Below this line is the material. Write out only its lines from the one containing "export NUM_CORES = 1" through the one containing "slew_violations: 0", both kept, exactly.
━━━━━━
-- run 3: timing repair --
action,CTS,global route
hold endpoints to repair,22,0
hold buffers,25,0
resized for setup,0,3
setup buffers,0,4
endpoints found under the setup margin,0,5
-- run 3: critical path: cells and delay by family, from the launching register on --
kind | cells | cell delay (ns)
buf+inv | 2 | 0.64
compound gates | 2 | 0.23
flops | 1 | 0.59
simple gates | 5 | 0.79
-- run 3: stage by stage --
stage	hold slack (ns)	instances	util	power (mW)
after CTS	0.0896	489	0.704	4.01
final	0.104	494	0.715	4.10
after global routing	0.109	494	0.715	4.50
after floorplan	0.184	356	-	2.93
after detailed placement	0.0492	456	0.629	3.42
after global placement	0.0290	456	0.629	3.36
<file path="src/rtl/cnn_layer_accel_weight_seq_engine.sv">
// Purpose: programmable weight-address sequencer; walks one of NUM_SEQ loadable address lists onto a valid/ready stream.
// Latency: first address one cycle after start, then one address per cycle while rdy is held high.
// Backpressure: address/last held stable while vld && !rdy; stop aborts without done.
module cnn_layer_accel_weight_seq_engine #(
    parameter int NUM_SEQ    = 4,
    parameter int SEQ_DEPTH  = 8,
    parameter int WHT_ADDR_W = 4,
    parameter int SEL_W      = $clog2(NUM_SEQ),
    parameter int IDX_W      = $clog2(SEQ_DEPTH),
    parameter int LEN_W      = $clog2(SEQ_DEPTH + 1)
) (
    input  logic                  clk,
    input  logic                  rst,
    input  logic                  cfg_wr_en,
    input  logic [SEL_W-1:0]      cfg_wr_seq,
    input  logic [IDX_W-1:0]      cfg_wr_idx,
    input  logic [WHT_ADDR_W-1:0] cfg_wr_data,
    input  logic                  cfg_len_wr_en,
    input  logic [LEN_W-1:0]      cfg_len,
    input  logic                  start,
    input  logic [SEL_W-1:0]      seq_sel,
    input  logic                  loop_en,
    input  logic                  stop,
    input  logic                  wht_addr_rdy,
    output logic                  wht_addr_vld,
    output logic [WHT_ADDR_W-1:0] wht_addr,
    output logic                  wht_addr_last,
    output logic                  busy,
    output logic                  done,
    output logic                  cfg_err
);

    typedef enum logic {S_IDLE, S_RUN} state_t;

    localparam logic [SEL_W:0]   NUM_SEQ_V = (SEL_W + 1)'(NUM_SEQ);
    localparam logic [IDX_W:0]   DEPTH_I   = (IDX_W + 1)'(SEQ_DEPTH);
    localparam logic [LEN_W-1:0] DEPTH_L   = LEN_W'(SEQ_DEPTH);
    localparam logic [LEN_W-1:0] ONE_L     = LEN_W'(1);

    logic [WHT_ADDR_W-1:0] tbl   [NUM_SEQ][SEQ_DEPTH];
    logic [LEN_W-1:0]      len_q [NUM_SEQ];

    state_t                state, state_n;
    logic [SEL_W-1:0]      sel, sel_n;
    logic                  loop_q, loop_n;
    logic [LEN_W-1:0]      idx, idx_n, idx_inc, cur_len;
    logic                  vld_n, last_n, done_n, err_n;
    logic [WHT_ADDR_W-1:0] addr_n;
    logic                  tbl_we, len_we;
    logic                  sel_ok, idx_ok, len_ok;

    assign sel_ok  = ({1'b0, seq_sel} < NUM_SEQ_V);
    assign idx_ok  = ({1'b0, cfg_wr_idx} < DEPTH_I);
    assign len_ok  = (cfg_len != '0) && (cfg_len <= DEPTH_L);
    assign cur_len = len_q[sel];
    assign idx_inc = idx + ONE_L;
    assign busy    = (state == S_RUN);

    // Next-state, next-beat and command-check logic; done outranks a concurrent rejected command.
    always_comb begin
        state_n = state;
        sel_n   = sel;
        loop_n  = loop_q;
        idx_n   = idx;
        vld_n   = wht_addr_vld;
        addr_n  = wht_addr;
        last_n  = wht_addr_last;
        done_n  = 1'b0;
        err_n   = 1'b0;
        tbl_we  = 1'b0;
        len_we  = 1'b0;
        case (state)
            S_IDLE: begin
                if (start) begin
                    if (sel_ok) begin
                        state_n = S_RUN;
                        sel_n   = seq_sel;
                        loop_n  = loop_en;
                        idx_n   = '0;
                        vld_n   = 1'b1;
                        addr_n  = tbl[seq_sel][0];
                        last_n  = (len_q[seq_sel] == ONE_L);
                    end
                    if (!sel_ok || cfg_wr_en || cfg_len_wr_en) err_n = 1'b1;
                end else begin
                    tbl_we = cfg_wr_en && idx_ok;
                    if (cfg_len_wr_en) begin
                        if (len_ok) len_we = 1'b1;
                        else        err_n  = 1'b1;
                    end
                end
            end
            S_RUN: begin
                if (start || cfg_wr_en || cfg_len_wr_en) err_n = 1'b1;
                if (stop) begin
                    state_n = S_IDLE;
                    vld_n   = 1'b0;
                    last_n  = 1'b0;
                end else if (wht_addr_vld && wht_addr_rdy) begin
                    if (wht_addr_last) begin
                        if (loop_q) begin
                            idx_n  = '0;
                            addr_n = tbl[sel][0];
                            last_n = (cur_len == ONE_L);
                        end else begin
                            state_n = S_IDLE;
                            vld_n   = 1'b0;
                            last_n  = 1'b0;
                            done_n  = 1'b1;
                            err_n   = 1'b0;
                        end
                    end else begin
                        idx_n  = idx_inc;
                        addr_n = tbl[sel][idx_inc[IDX_W-1:0]];
                        last_n = (idx_inc == cur_len - ONE_L);
                    end
                end
            end
            default: state_n = S_IDLE;
        endcase
    end

    // Control and output registers; reset aborts any run with no done.
    always_ff @(posedge clk) begin
        if (rst) begin
            state         <= S_IDLE;
            sel           <= '0;
            loop_q        <= 1'b0;
            idx           <= '0;
            wht_addr_vld  <= 1'b0;
            wht_addr      <= '0;
            wht_addr_last <= 1'b0;
            done          <= 1'b0;
            cfg_err       <= 1'b0;
        end else begin
            state         <= state_n;
            sel           <= sel_n;
            loop_q        <= loop_n;
            idx           <= idx_n;
            wht_addr_vld  <= vld_n;
            wht_addr      <= addr_n;
            wht_addr_last <= last_n;
            done          <= done_n;
            cfg_err       <= err_n;
        end
    end

    // Sequence table and lengths; writable only from IDLE, cleared to zero entries / full length on reset.
    always_ff @(posedge clk) begin
        if (rst) begin
            for (int s = 0; s < NUM_SEQ; s++) begin
                len_q[s] <= DEPTH_L;
                for (int i = 0; i < SEQ_DEPTH; i++) tbl[s][i] <= '0;
            end
        end else begin
            if (tbl_we) tbl[cfg_wr_seq][cfg_wr_idx] <= cfg_wr_data;
            if (len_we) len_q[cfg_wr_seq] <= cfg_len;
        end
    end

endmodule

</file>
<file path="config.mk">
export PLATFORM = sky130hd
export DESIGN_NAME = cnn_layer_accel_weight_seq_engine
export DESIGN_NICKNAME = d
export VERILOG_FILES = /design/src/rtl/cnn_layer_accel_weight_seq_engine.sv
export SDC_FILE = /design/constraint.sdc
export NUM_CORES = 1
export LEC_CHECK = 0
export ABC_CLOCK_PERIOD_IN_PS = 2400
export CELL_PAD_IN_SITES_DETAIL_PLACEMENT = 0
export CELL_PAD_IN_SITES_GLOBAL_PLACEMENT = 1
export CORE_MARGIN = 3
export CORE_UTILIZATION = 51
export DETAILED_ROUTE_END_ITERATION = 12
export PLACE_DENSITY = 0.79
export SYNTH_ARGS = -nofsm -noshare
export SYNTH_HDL_FRONTEND = slang
export SYNTH_SLANG_ARGS = --single-unit
</file>
<file path="constraint.sdc">
create_clock -name clk -period 2.4 [get_ports clk]
set_input_delay 0.48 -clock clk [delete_from_list [all_inputs] [get_ports clk]]
set_output_delay 0.48 -clock clk [all_outputs]
set_load 0.02 [all_outputs]
</file>
==> flow_summary.yaml <==
sta:
  rsz0062_at_grt: "false"
  max_freq_mhz: 454.3
  fin_crit_ns: 2.201
  slew-limit-headroom_pct: 59.45
  skew_ns: 0.006373
  worstMarginPinSlew_ns: 0.6083
  hold_violations: 0
  slew_violations: 0
  min_period_over_period_pct: 91.71
  timing.hold.ws_ns: 0.4485
  setup_viol: 0
setup_path:
  crit_slowest_cell: "mux4_2"
  reg2reg_slack_ns: 0.20
  regToRegEndpoint: "wht_addr_last"
  path_delay_family: "simple AND/OR/NAND/NOR gates"
  critical_path.max_stage_delay_ns: 0.58
  cp_num_buf_inv: 1
  rr_worst_depth: 6
  cp_max_fo: 26
  required_ns: 2.74
  path_class: "flop to flop"
  cp-start-kind: "flop"
  critPathCaptureType: "flop"
  worstPathArrival_ns: 2.54
  cp_cell_sequence: "buf_12, mux4_2, or3_1, a21oi_1, o22ai_1, nor4_2"
clock_tree:
  cts_hold_buf: 0
  clk_latency_ns: 0.43
  ctsHtreeMaxLevel: 4
  cts_buffers: 17
  path_clk_slew_ns: 0.07
  cts_buffer_depth: 2
  cts_setup_buffers: 0
  cts.sinks: 162
  cts_root_buf: "clkbuf_16"
  cts_tree: "done"
hold_path:
  hold_depth: 2
  hp-start: "sel[0]"
  hold_path.class: "flop to flop"
routing:
  first_pass_iters: 6
  initialDrtViolationCount: 470
  ant_nets: 0
  drt_wl_total_um: 18650
  drc: 0
  via_per_inst: 5.619
  vias: 5091
  wire_per_inst_um: 20.59
pwr:
  vdd_drop_max_mv: 0.5212
  p_leak_nw: 3.469
  power_density_mw_per_mm2: 687.6
cells_and_area:
  nets: 708
  fill_cells: 1168
  layout-drive-gt1-share_pct: 24.17
  utilization_pct: 61.94
  final_cell_mix: "edfxtp_1, and2_1, buf_4"
  synthToLayoutAreaGrowth_pct: 17.88
  final_common_cell: "edfxtp_1"
  diodes: 0
synthesis:
  netlist_area_mm2: 0.008048
  synthArstFlopShare_pct: 0
  synth_seq_area_share_pct: 58.21
  yosysTopAreaCellShare_pct: 53.73
  ys_types: 53
  syn_nets: 640
  synth_top_cell_by_area: "edfxtp_1"
  syn_avg_cell_area_um2: 13.11
  synth_flop_cell: "edfxtp_1"
  netlist_instances: 614
  synthTopCellsByArea: "edfxtp_1, mux4_2, and2_1"
  yosysWarnings: 0
  synth_seq_cells: 162
  synth_edf_count: 144
global_routing:
  grt_overflow_total: 0
  grt_pass1_vias: 5322
  grt_max_degree: 55
  track_usage_pct: 22.89
  grt_pass1_wl_um: 29840
  grt_antenna_before_repair: 0
outcome:
  status: "finished, final reports clean"
die:
  row_count: 45
  ios: 32
  die_w_um: 131.6
  die_h_um: 131.6
  coreArea_mm2: 0.01531
  dieArea_mm2: 0.01732
  start_util_pct: 52.55
placed_design:
  io_buffers: 31
  routabilityCongestion: 0.8598
  dp_hpwl_um: 12990
job:
  cap_viol_max_count: 0
[flip-flops by register name, summed over array words and instances, names as in the netlist, named ones only]
register       cells
len_q             16
cfg_err            1
done               1
wht_addr_last      1
wht_addr           4
idx                4
sel                2
wht_addr_vld       1
busy               1
tbl              128
loop_q             1
[cell usage after synthesis, types with 2 or more instances]
library cell / number
a21oi_1: 10
a31oi_1: 4
and2_1: 128
and3_1: 3
buf_1: 2
buf_2: 6
buf_4: 3
buf_6: 2
clkbuf_1: 26
dfxtp_1: 18
edfxtp_1: 144
ha_1: 3
inv_1: 8
mux2i_1: 7
mux4_2: 42
nand2_1: 32
nand2b_1: 11
nand3_1: 6
nand4_1: 3
nor2_1: 54
nor2b_1: 8
nor3_1: 10
nor4_1: 2
o211ai_1: 2
o21ai_0: 6
o21bai_1: 4
o22ai_1: 3
o41ai_1: 2
or2_2: 33
or3_1: 3
or4b_1: 4
xnor2_1: 3
xor2_1: 2
[report_power, final]
| group | switching [mW] | total, mW | leakage (nW) | internal [mW] |
|---|---|---|---|---|
| combinational | 0.307 | 0.567 | 1.57 | 0.260 |
| clock | 1.10 | 2.73 | 0.298 | 1.63 |
| sequential | 0.0536 | 3.23 | 1.60 | 3.17 |
[cell families after synthesis]
family	count (synthesis)	share of synthesized area [%]
AND/OR/NAND/NOR	301	20.80
buffers and inverters	47	2.612
AO/OA/AOI/OAI	42	3.514
multiplexers	50	12.95
XOR/XNOR	8	1.322
adder cells (fa/ha/maj)	4	0.5909
flip-flops	162	58.21
[what timing repair did]
action	4_1_cts	5_1_grt
endpoints found under the setup margin	0	1
gates resized for setup	0	1
hold endpoints to repair	0	0
[worst reg2reg max path, cell delays in order (launching register included)]
cell and delay (ns):
dfxtp_4 0.39, buf_12 0.23, mux4_2 0.58, or3_1 0.40, a21oi_1 0.16, o22ai_1 0.10
nor4_2 0.24
[final cells by class]
class / instances / area, µm² / area share (%)
clock buffers: 18 / 429.2 / 4.524
clock inverters: 14 / 163.9 / 1.728
inverters: 8 / 30.03 / 0.3165
multi-input cells: 405 / 3153 / 33.24
flip-flops and latches: 162 / 4688 / 49.42
well taps: 211 / 264.0 / 2.783
repair buffers: 88 / 758.2 / 7.993
[per-layer routing]
| metal | up-vias | wire length, µm | share of wire [%] | global-route usage, % |
|---|---|---|---|---|
| li1 | 2366 | - | - | - |
| met1 | 2535 | 7950 | 43 | 30.43 |
| met2 | 165 | 9173 | 49 | 37.19 |
| met3 | 25 | 1245 | 6.7 | 5.590 |
| met4 | 0 | 283 | 1.5 | 7.818 |
| met5 | - | 0 | 0 | 0 |
[stage by stage]
step	setup slack [ns]	power [mW]	TNS, ns	std cells	instance area (µm²)
4_1_cts	0.1514	6.547	0	906	9484
5_1_grt	0.007662	6.737	0	906	9487
6_report	0.1989	6.523	0	906	9487
3_3_place_gp	-0.05673	3.841	-2.096	874	8891
3_5_place_dp	-0.1090	3.856	-3.715	874	8891
2_1_floorplan	0.3032	3.616	0	614	8048
[worst max path at each step]
stage                          to  start  cells after the start
detailed placement      tbl[0][9]  start                      6
floorplan           wht_addr_last   flop                      8
global route        wht_addr_last   flop                      7
global placement        tbl[1][5]  start                      6
finish              wht_addr_last   flop                      6
CTS                 wht_addr_last   flop                      6
(Power assumes the default switching activity.)
## src/rtl/adsu_pipe.sv

```systemverilog
// adsu_pipe: pipelined two's-complement add/sub with valid/ready handshake, carry and overflow.
// Define ADSU_SAT_EN to clamp overflowed results to the signed range limits.
module adsu_pipe #(
  parameter int unsigned W   = 9,
  parameter int unsigned LAT = 2
) (
  input  logic         clk,
  input  logic         rst_n,
  input  logic [W-1:0] a_i,
  input  logic [W-1:0] b_i,
  input  logic         ci_i,
  input  logic         add_i,
  input  logic         in_valid_i,
  output logic         in_ready_o,
  output logic [W-1:0] s_o,
  output logic         co_o,
  output logic         ofl_o,
  output logic         out_valid_o,
  input  logic         out_ready_i,
  input  logic         clr_i,
  output logic         ofl_sticky_o
);

  localparam int unsigned WS = W + 1;

  logic [W-1:0] bb_c;
  logic [W:0]   sum_c;
  logic [W-1:0] s1_c;
  logic         ofl1_c;
  logic         advance_c;
  logic         xfer_c;

  logic [W-1:0] s_q   [LAT];
  logic         co_q  [LAT];
  logic         ofl_q [LAT];
  logic         vld_q [LAT];
  logic         sticky_q;
  logic         sticky_d;

  // Stage-1 arithmetic; overflow when adder inputs share a sign the result lacks.
  always_comb begin
    bb_c   = add_i ? b_i : ~b_i;
    sum_c  = WS'(a_i) + WS'(bb_c) + WS'(ci_i);
    ofl1_c = (a_i[W-1] == bb_c[W-1]) && (sum_c[W-1] != a_i[W-1]);
`ifdef ADSU_SAT_EN
    s1_c   = ofl1_c ? (a_i[W-1] ? {1'b1, {(W-1){1'b0}}} : {1'b0, {(W-1){1'b1}}})
                    : sum_c[W-1:0];
`else
    s1_c   = sum_c[W-1:0];
`endif
  end

  // Whole pipe moves together; bubbles are kept rather than collapsed.
  always_comb begin
    advance_c = !vld_q[LAT-1] || out_ready_i;
    xfer_c    = vld_q[LAT-1] && out_ready_i;
    sticky_d  = sticky_q;
    if (clr_i) begin
      sticky_d = 1'b0;
    end
    if (xfer_c && ofl_q[LAT-1]) begin
      sticky_d = 1'b1;
    end
  end

  always_ff @(posedge clk or negedge rst_n) begin
    if (!rst_n) begin
      for (int i = 0; i < int'(LAT); i++) begin
        s_q[i]   <= '0;
        co_q[i]  <= 1'b0;
        ofl_q[i] <= 1'b0;
        vld_q[i] <= 1'b0;
      end
    end else if (advance_c) begin
      vld_q[0] <= in_valid_i;
      if (in_valid_i) begin
        s_q[0]   <= s1_c;
        co_q[0]  <= sum_c[W];
        ofl_q[0] <= ofl1_c;
      end
      for (int i = 1; i < int'(LAT); i++) begin
        s_q[i]   <= s_q[i-1];
        co_q[i]  <= co_q[i-1];
        ofl_q[i] <= ofl_q[i-1];
        vld_q[i] <= vld_q[i-1];
      end
    end
  end

  always_ff @(posedge clk or negedge rst_n) begin
    if (!rst_n) begin
      sticky_q <= 1'b0;
    end else begin
      sticky_q <= sticky_d;
    end
  end

  assign in_ready_o   = advance_c;
  assign s_o          = s_q[LAT-1];
  assign co_o         = co_q[LAT-1];
  assign ofl_o        = ofl_q[LAT-1];
  assign out_valid_o  = vld_q[LAT-1];
  assign ofl_sticky_o = sticky_q;

endmodule

```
━━━━━━
## [SOLUTION FOR THIS PROBLEM]
export NUM_CORES = 1
export LEC_CHECK = 0
export ABC_CLOCK_PERIOD_IN_PS = 2400
export CELL_PAD_IN_SITES_DETAIL_PLACEMENT = 0
export CELL_PAD_IN_SITES_GLOBAL_PLACEMENT = 1
export CORE_MARGIN = 3
export CORE_UTILIZATION = 51
export DETAILED_ROUTE_END_ITERATION = 12
export PLACE_DENSITY = 0.79
export SYNTH_ARGS = -nofsm -noshare
export SYNTH_HDL_FRONTEND = slang
export SYNTH_SLANG_ARGS = --single-unit
</file>
<file path="constraint.sdc">
create_clock -name clk -period 2.4 [get_ports clk]
set_input_delay 0.48 -clock clk [delete_from_list [all_inputs] [get_ports clk]]
set_output_delay 0.48 -clock clk [all_outputs]
set_load 0.02 [all_outputs]
</file>
==> flow_summary.yaml <==
sta:
  rsz0062_at_grt: "false"
  max_freq_mhz: 454.3
  fin_crit_ns: 2.201
  slew-limit-headroom_pct: 59.45
  skew_ns: 0.006373
  worstMarginPinSlew_ns: 0.6083
  hold_violations: 0
  slew_violations: 0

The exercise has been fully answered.